SC->>DG: "Replicate catalog key updates"
DG-->>DS: "Commit new catalog version"
CW->>DG: "Poll catalog version/snapshot"
CW->>DE: "ApplySnapshot(newVersion)"
DS-->>Op: "SplitRangeResponse(left,right,catalogVersion)"
Transactional reads and writes are ordered by a Hybrid Logical Clock (kv/hlc.go).
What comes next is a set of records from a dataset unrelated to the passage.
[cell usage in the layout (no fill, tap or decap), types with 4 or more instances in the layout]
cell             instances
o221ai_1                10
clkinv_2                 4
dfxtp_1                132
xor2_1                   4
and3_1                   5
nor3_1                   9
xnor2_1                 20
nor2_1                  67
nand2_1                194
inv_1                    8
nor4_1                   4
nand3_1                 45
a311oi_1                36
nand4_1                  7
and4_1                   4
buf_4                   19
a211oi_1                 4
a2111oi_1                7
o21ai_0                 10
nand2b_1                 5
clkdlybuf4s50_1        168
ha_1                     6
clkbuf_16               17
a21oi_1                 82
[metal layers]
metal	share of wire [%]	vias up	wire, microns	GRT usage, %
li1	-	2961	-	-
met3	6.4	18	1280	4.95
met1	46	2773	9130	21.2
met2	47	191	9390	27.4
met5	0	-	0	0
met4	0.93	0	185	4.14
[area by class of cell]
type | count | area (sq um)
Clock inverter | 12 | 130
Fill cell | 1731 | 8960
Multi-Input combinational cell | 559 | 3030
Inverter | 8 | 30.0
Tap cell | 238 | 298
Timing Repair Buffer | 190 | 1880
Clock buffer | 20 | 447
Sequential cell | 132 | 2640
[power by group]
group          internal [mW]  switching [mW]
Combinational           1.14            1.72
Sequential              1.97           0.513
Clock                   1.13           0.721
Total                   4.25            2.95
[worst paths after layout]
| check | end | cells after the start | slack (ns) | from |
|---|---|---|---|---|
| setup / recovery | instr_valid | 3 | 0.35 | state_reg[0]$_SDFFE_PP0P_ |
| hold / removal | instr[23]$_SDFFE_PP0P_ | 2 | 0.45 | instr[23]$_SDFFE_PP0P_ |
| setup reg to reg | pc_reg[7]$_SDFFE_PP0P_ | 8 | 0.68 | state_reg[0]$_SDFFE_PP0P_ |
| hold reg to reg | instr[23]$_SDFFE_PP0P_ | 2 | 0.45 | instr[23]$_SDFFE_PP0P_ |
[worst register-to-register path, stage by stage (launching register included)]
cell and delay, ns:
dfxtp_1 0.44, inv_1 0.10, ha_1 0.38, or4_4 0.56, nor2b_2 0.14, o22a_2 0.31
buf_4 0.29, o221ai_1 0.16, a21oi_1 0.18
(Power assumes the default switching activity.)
[src/rtl/serial_add_unit.sv]
// serial_add_unit: bit-serial add/subtract, one full-adder slice, LSB first. Ports: clk, rst_n (async active-low), start/sub/a/b in; busy, done, sum, cout, ovf (only with SERIAL_ADD_OVF_EN) out.
module serial_add_unit #(
  parameter int WIDTH = 16
) (
  input  logic             clk,
  input  logic             rst_n,
  input  logic             start,
  input  logic             sub,
  input  logic [WIDTH-1:0] a,
  input  logic [WIDTH-1:0] b,
  output logic             busy,
  output logic             done,
  output logic [WIDTH-1:0] sum,
`ifdef SERIAL_ADD_OVF_EN
  output logic             cout,
  output logic             ovf
`else
  output logic             cout
`endif
);
  localparam int CW = $clog2(WIDTH);
  typedef enum logic [1:0] {IDLE, RUN, DONE} state_t;
  state_t           state;
  logic [WIDTH-1:0] ra, rb;
  logic [WIDTH-2:0] rs;
  logic [CW-1:0]    cnt;
  logic             carry, s, c, last;
  logic [WIDTH-1:0] nxt;
  assign s    = ra[0] ^ rb[0] ^ carry;
  assign c    = (ra[0] & rb[0]) | ((ra[0] ^ rb[0]) & carry);
  assign last = cnt == CW'(WIDTH - 1);
  // result bits enter at the MSB; after the last bit nxt holds the full sum
  assign nxt  = {s, rs};
  always_ff @(posedge clk or negedge rst_n) begin
    if (!rst_n) begin
      state <= IDLE;
      ra    <= '0;
      rb    <= '0;
      rs    <= '0;
      cnt   <= '0;
      carry <= 1'b0;
      busy  <= 1'b0;
      done  <= 1'b0;
      sum   <= '0;
      cout  <= 1'b0;
`ifdef SERIAL_ADD_OVF_EN
      ovf   <= 1'b0;
`endif
    end else begin
      case (state)
        RUN: begin
          ra    <= ra >> 1;
          rb    <= rb >> 1;
          rs    <= nxt[WIDTH-1:1];
          carry <= c;
          cnt   <= cnt + 1'b1;
          if (last) begin
            sum   <= nxt;
            cout  <= c;
`ifdef SERIAL_ADD_OVF_EN
            // carry still holds the carry into the MSB on this edge
            ovf   <= carry ^ c;
`endif
            busy  <= 1'b0;
            done  <= 1'b1;
            state <= DONE;
          end
        end
        IDLE, DONE: begin
          done  <= 1'b0;
          state <= start ? RUN : IDLE;
          if (start) begin
            ra    <= a;
            rb    <= sub ? ~b : b;
            carry <= sub;
            cnt   <= '0;
            busy  <= 1'b1;
          end
        end
        default: state <= IDLE;
      endcase
    end
  end
endmodule
[config.mk]
export PLATFORM = sky130hd
export DESIGN_NAME = serial_add_unit
export DESIGN_NICKNAME = d
export VERILOG_FILES = /design/src/rtl/serial_add_unit.sv
export SDC_FILE = /design/constraint.sdc
export NUM_CORES = 1
export LEC_CHECK = 0
export CAP_MARGIN = 20
export CORE_ASPECT_RATIO = 0.5
export CORE_MARGIN = 8
export CORE_UTILIZATION = 30
export DETAILED_ROUTE_END_ITERATION = 10
export DONT_BUFFER_PORTS = 1
export PLACE_DENSITY = 0.45
export SETUP_SLACK_MARGIN = 0.3
export SYNTH_ARGS = -nofsm -noshare
export SYNTH_HDL_FRONTEND = slang
export SYNTH_SLANG_ARGS = --single-unit
[constraint.sdc]
create_clock -name clk -period 4.1 [get_ports clk]
set_input_delay 1.23 -clock clk [delete_from_list [all_inputs] [get_ports clk]]
set_output_delay 1.23 -clock clk [all_outputs]
set_load 0.02 [all_outputs]
==> run_results.csv <==
group,metric,value,unit
route,highest_layer,"met4",
placed_design,dp_hpwl,4460,um
global_route,grt_overflow,0,
floorplanning,coreArea,10300,sq um
worst_setup_path,cp-end-kind,"register",
clocking,cts.sinks,73,
finish,fin_area,3630,sq um
sta,setup_violations,0,
clocking,cts_inserted_buffers,9,
finish,final_util,35.1,%
pwr,leakage,1.72,nW
worst_setup_path,path_depth,4,
pwr,total_power,3.13,mW
floorplanning,num_io_pins,55,
yosys,ys_top_cells_by_area,"dfrtp_1, mux2_4, mux2i_1, nand2_1, a221o_1",
route,wl_met1,3260,um
worst_setup_path,cp_slowest_stage_delay,600,ps
global_route,grt_pass1_wl,11000,um
route,via_count,1972,
worst_setup_path,critical_path_arrival,2520,ps
global_route,grt_max_degree,74,
pwr,power_density,861,nW/um^2
route,routed_wl,6890,um
route,route.detailed.wl_per_inst,16.6,um
floorplanning,die-area,14500,sq um
yosys,netlist_instances,274,
placed_design,gp_congestion,0.720,
clocking,cts.reportedPaths.clkPinSlew,60,ps
worst_setup_path,crit_type,"input port to register",
clocking,insertion_delay,330,ps
worst_hold_path,hp-class,"register to register",
sta,fmax,443,MHz
global_route,grt_pass1_vias,2050,
yosys,synth-seq-cells,73,
clocking,cts_resized,0,
route,remaining_drc_errors,0,
clocking,cts_tree,"yes",
clocking,cts-root-buf,"clkbuf_16",
finish,areaGrowthSynthToFinish,12.5,%
finish,diodes,0,
worst_setup_path,crit_path_max_fanout,19,
worst_hold_path,hp-start,"rs[0]",
worst_setup_path,reg2regPathDepth,6,
clocking,htree_levels,3,
yosys,synth_area,3230,sq um
worst_setup_path,critical-path-top-delay-family,"simple AND/OR/NAND/NOR gates",
worst_setup_path,cp_cell_sequence,"nor2b_1, nor2_2, buf_4, a221o_1",
worst_setup_path,r2r_setup_slack,1910,ps
clocking,cts_hold_buf,0,
route,drtPass1Iterations,4,
route,ant_nets,0,
sta,relSlewSlack,37.7,%
sta,tns,0,ps
yosys,yosysSeqAreaShare,56.6,%
finish,nNetsFinal,308,
floorplanning,die_width,163,um
worst_hold_path,whs_endpoint,"rs[0]",
outcome,status,"finished, final reports clean",
route,routed_via_density,4.75,
clocking,clockBufferDepth,2,
floorplanning,rows,26,
floorplanning,initial_core_util,31.2,%
sta,final.period_utilization,55.0,%
yosys,synth_top_cell_area_share,56.6,%
clocking,post-cts-setup-buffers,0,
yosys,syn_nets,312,
route,wl_met3,406,um
yosys,syn_area_per_cell,11.8,sq um
flow_run,max_cap_viol_count,0,
worst_setup_path,r2r_start,"state[0]",
sta,worst_pin_slew,935,ps
sta,slew_violations,0,
placed_design,post_dp_cell_area,3320,sq um
global_route,antenna_found_initial,0,
placed_design,port_buffers,0,
worst_setup_path,crit_path_start_kind,"input port",
global_route,grtUsageTotal,9.97,%
worst_hold_path,holdPathStages,2,
route,dr_wl_met2,3140,um
worst_setup_path,worst_path_max_delay_cell,"nor2_2",
floorplanning,die_h,89.4,um
finish,drive_above_1_share,14.5,%
sta,worst_clock_skew,5.34,ps
sta,finalHoldViolations,0,
worst_setup_path,r2r-end,"rb[10]",
sta,fin_crit,2260,ps
pwr,ir_drop,0.000214,V
yosys,synth.distinct_cells,27,
route,drt_iter0_drc,165,
worst_setup_path,critPathBufInv,1,
yosys,yosysWarningCount,0,
yosys,yosysTopAreaCell,"dfrtp_1",
worst_setup_path,required,4370,ps
sta,rsz0062_at_grt,"no",
[where the power goes]
| group | leakage, nW | switching, mW | internal, mW | total [mW] |
|---|---|---|---|---|
| logic | 0.645 | 0.486 | 0.461 | 0.947 |
| registers | 0.924 | 0.324 | 1.05 | 1.38 |
| clock network | 0.153 | 0.285 | 0.520 | 0.805 |
| total | 1.72 | 1.09 | 2.04 | 3.13 |
[cell usage in the layout (no fill, tap or decap)]
| cell | Yosys | layout |
|---|---|---|
| a21o_1 | 2 | 2 |
| a221o_1 | 15 | 15 |
| a22o_1 | 3 | 3 |
| and3_1 | 1 | 1 |
| and4_4 | 1 | 1 |
| buf_4 | 3 | 6 |
| bufinv_16 | 0 | 1 |
| clkbuf_1 | 3 | 2 |
| clkbuf_16 | 0 | 9 |
| clkbuf_8 | 0 | 3 |
| clkinv_2 | 0 | 1 |
| dfrtp_1 | 73 | 73 |
| fa_1 | 1 | 1 |
| ha_1 | 1 | 1 |
| inv_1 | 1 | 1 |
| mux2_4 | 17 | 17 |
| mux2i_1 | 18 | 18 |
| nand2_1 | 46 | 46 |
| nand2b_1 | 2 | 2 |
| nand3_1 | 17 | 17 |
| nand4_1 | 1 | 1 |
| nor2_1 | 15 | 15 |
| nor2_2 | 1 | 1 |
| nor2b_1 | 2 | 1 |
| nor2b_2 | 0 | 1 |
| nor3b_1 | 1 | 1 |
| o21ai_1 | 19 | 19 |
| xnor2_1 | 15 | 15 |
| xor2_1 | 1 | 1 |
[kinds of logic (layout without fill, tap and decap cells)]
family / count (synthesis) / in the layout / synth area share (%)
adder cells (fa/ha/maj): 2 / 2 / 1.01
multiplexers: 35 / 35 / 13.5
flip-flops: 73 / 73 / 56.6
buffers and inverters: 22 / 23 / 4.07
AND/OR/NAND/NOR: 87 / 87 / 11.7
XOR/XNOR: 16 / 16 / 4.34
AO/OA/AOI/OAI: 39 / 39 / 8.87
[layout make-up]
| class | count | area (sq um) |
|---|---|---|
| Sequential cell | 73 | 1830 |
| Clock buffer | 14 | 274 |
| Multi-Input combinational cell | 179 | 1270 |
| Fill cell | 1039 | 6710 |
| Tap cell | 140 | 175 |
| Timing Repair Buffer | 6 | 45.0 |
| Clock inverter | 2 | 35.0 |
| Inverter | 1 | 3.75 |
[worst reg2reg max path, cell delays in order, from the launching register on]
cell,delay [ps]
dfrtp_1,360
buf_4,230
nor2b_2,200
buf_4,200
nor2_2,610
buf_4,350
a221o_1,180
[worst max-delay path by stage]
stage / to / from / slack (ps)
4_1_cts: rb[10] / start / 1860
2_1_floorplan: rb[10] / sub / 1860
3_3_place_gp: rb[12] / start / 1550
5_1_grt: rb[7] / start / 1780
6_report: rb[10] / start / 1840
3_5_place_dp: rb[10] / start / 1500
[stage by stage]
step | worst slack [ps] | hold WS [ps] | std cells
after global placement | 1550 | 463 | 399
after global routing | 1780 | 515 | 415
final | 1840 | 481 | 415
after CTS | 1860 | 486 | 415
after detailed placement | 1500 | 472 | 399
after floorplan | 1860 | 446 | 274
[cells in the mapped netlist]
library cell and instances:
a21o_1 2, a221o_1 15, a22o_1 3, and3_1 1, and4_4 1, buf_2 11
buf_4 3, buf_6 3, clkbuf_1 3, clkbuf_2 1, dfrtp_1 73, fa_1 1
ha_1 1, inv_1 1, mux2_4 17, mux2i_1 18, nand2_1 46, nand2b_1 2
nand3_1 17, nand4_1 1, nor2_1 15, nor2_2 1, nor2b_1 2, nor3b_1 1
o21ai_1 19, xnor2_1 15, xor2_1 1
[registers in the layout, summed over array words and instances, names as in the netlist]
| register | count |
|---|---|
| carry | 1 |
| cout | 1 |
| busy | 1 |
| rb | 16 |
| done | 1 |
| cnt | 4 |
| ra | 16 |
| state | 2 |
| sum | 16 |
| rs | 15 |
[per-layer routing]
| metal | global-route usage [%] | vias to the layer above |
|---|---|---|
| li1 | - | 932 |
| met1 | 12.5 | 981 |
| met2 | 15.3 | 50 |
| met3 | 4.04 | 9 |
| met4 | 3.72 | 0 |
| met5 | 0 | - |
Power figures use the tool's default switching activity.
A 64-bit timestamp packs a 48-bit physical component (Unix milliseconds) and a
16-bit in-memory logical counter. The physical component is bounded by a
Raft-agreed ceiling so that a newly elected leader never issues timestamps that
overlap the previous leader's window.
sequenceDiagram
participant L as "Leader Coordinator"
participant RG as "Default Raft Group"
participant F as "KV FSM (all nodes)"
participant H as "HLC (all nodes)"
participant Tx as "Txn / MVCC read-write path"
loop "every hlcRenewalInterval (<3s)"
L->>RG: "Propose HLC lease (now + hlcPhysicalWindowMs)"
RG-->>F: "Apply HLC lease entry"
F->>H: "SetPhysicalCeiling(ms)"
end
Tx->>H: "Next()"
H-->>Tx: "ts = max(wall, ceiling)<<16 | logical_counter"
- Route catalog is persisted in reserved internal keys in the default Raft group.
distribution.Engineis an in-memory read path cache and is refreshed by watcher.- Milestone 1 split is same-group only. Cross-group migration is out of scope.
- HLC physical ceiling is replicated via the default Raft group; the logical
counter advances in memory with no Raft round-trip. Coordinator and FSM share
the same
*HLCinstance (wired viaWithHLC/NewKvFSMWithHLC).